W piątek pod koniec sesji polska waluta osłabiła się wobec koszyka walut o 0,2-0,3 proc. w porównaniu ze środowym zamknięciem. Na rynku papierów dłużnych w piątek ceny obligacji wzrosły.
Już w środę po południu zaczęła się korekta. W czwartek, kiedy w Polsce było święto, zagranica dalej osłabiała złotego i w piątek odchylenie złotego od parytetu krążyło wokół poziomów między 9,8 proc. a 10,1 proc. – powiedział Paweł Gajewski z WestLB.
W środę złoty, po osiągnięciu nienotowanego od siedmiu lat rekordowego poziomu wobec dolara, pod koniec kwotowań osłabił się. Kurs polskiej waluty wobec dolara wyniósł 3,28 zł za dolara. Euro kosztowało 4,26 zł.
Według Gajewskiego, ostatnie umacnianie się złotego musiało doprowadzić inwestorów do chęci zrealizowania zysków. "Musiało dojść do takiej korekty, bo złoty wzmacniał się pod wpływem dużego zlecenia i kiedy ono przeszło, realizacja zysków była naturalna" - powiedział Gajewski.

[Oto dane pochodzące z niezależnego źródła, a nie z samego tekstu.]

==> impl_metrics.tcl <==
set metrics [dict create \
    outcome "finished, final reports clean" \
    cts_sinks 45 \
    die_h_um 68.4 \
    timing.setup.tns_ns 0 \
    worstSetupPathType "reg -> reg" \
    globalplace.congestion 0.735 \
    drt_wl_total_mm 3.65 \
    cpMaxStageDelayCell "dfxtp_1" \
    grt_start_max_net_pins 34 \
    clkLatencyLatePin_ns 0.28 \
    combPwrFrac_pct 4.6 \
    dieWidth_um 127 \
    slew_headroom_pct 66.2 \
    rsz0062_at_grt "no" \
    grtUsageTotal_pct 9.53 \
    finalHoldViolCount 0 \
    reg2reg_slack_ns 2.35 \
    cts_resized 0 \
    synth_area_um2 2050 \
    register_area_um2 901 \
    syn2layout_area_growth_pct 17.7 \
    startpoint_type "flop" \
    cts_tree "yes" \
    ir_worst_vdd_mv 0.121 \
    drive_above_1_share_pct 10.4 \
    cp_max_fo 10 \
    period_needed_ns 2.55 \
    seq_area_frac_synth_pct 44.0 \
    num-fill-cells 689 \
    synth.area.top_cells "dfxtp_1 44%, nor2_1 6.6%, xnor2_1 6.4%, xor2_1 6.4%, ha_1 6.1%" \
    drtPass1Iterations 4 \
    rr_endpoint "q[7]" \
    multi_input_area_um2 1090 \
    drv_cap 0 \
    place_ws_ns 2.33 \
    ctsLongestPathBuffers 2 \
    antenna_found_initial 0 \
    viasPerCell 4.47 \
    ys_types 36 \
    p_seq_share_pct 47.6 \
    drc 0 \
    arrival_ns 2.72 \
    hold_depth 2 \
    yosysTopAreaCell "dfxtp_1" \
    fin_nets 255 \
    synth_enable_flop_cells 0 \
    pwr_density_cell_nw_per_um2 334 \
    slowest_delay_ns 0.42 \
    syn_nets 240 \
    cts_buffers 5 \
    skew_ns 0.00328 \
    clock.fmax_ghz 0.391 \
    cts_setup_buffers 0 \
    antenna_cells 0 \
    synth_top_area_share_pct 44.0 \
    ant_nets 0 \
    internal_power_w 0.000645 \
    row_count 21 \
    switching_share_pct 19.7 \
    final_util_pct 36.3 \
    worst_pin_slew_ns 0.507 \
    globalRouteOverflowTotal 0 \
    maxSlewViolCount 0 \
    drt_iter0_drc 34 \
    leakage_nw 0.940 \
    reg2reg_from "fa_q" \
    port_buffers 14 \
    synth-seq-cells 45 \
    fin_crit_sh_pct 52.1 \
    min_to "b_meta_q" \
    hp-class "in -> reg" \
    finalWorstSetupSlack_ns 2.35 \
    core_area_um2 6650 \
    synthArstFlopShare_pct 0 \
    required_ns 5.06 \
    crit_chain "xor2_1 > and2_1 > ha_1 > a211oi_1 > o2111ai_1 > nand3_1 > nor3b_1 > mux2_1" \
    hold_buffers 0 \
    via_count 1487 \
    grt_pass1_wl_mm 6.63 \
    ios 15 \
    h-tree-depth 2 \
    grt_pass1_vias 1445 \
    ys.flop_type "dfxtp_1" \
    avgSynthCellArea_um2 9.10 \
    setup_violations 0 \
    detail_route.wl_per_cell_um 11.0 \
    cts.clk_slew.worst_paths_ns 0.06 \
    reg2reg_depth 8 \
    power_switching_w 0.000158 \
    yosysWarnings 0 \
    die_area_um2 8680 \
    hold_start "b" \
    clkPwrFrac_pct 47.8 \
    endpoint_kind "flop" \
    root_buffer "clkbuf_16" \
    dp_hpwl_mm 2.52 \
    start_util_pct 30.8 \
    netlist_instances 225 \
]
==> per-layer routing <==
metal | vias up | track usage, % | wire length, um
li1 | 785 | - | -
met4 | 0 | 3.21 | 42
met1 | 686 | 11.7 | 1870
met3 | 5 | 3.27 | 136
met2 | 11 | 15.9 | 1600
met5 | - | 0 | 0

W piątek o 15.40 za euro płacono 4,2850 zł, za dolara 3,3250 zł. Euro kosztowało 1,2888 USD.
Odchylenie złotego od parytetu powinno przez następny tydzień wahać się między 9,5 a 10,5 proc. Dużo zależy od kursu euro do dolara. Jeśli będzie on szedł do góry, to złoty ma szansę oscylować koło górnej granicy odchylenia – dodał Gajewski.
Na rynku papierów dłużnych spadła rentowność obligacji. Inwestorzy nadal są zainteresowani polskimi obligacjami.
Ceny obligacji w piątek rosły przy niewielkich obrotach. Zainteresowani polskimi papierami byli przede wszystkim inwestorzy zagraniczni, chociaż były też niewielkie transakcje inwestorów krajowych – powiedział Robert Fijołek z ABN Amro. O 16.10 rentowność obligacji dwuletnich spadła w stosunku do notowań ze środy o 8 pkt bazowych i wyniosła 6,79 proc., pięcioletnich spadła o 9 pkt bazowych do 6,69 proc., a dziesięcioletnich spadła o 5 pkt bazowych do 6,42 proc.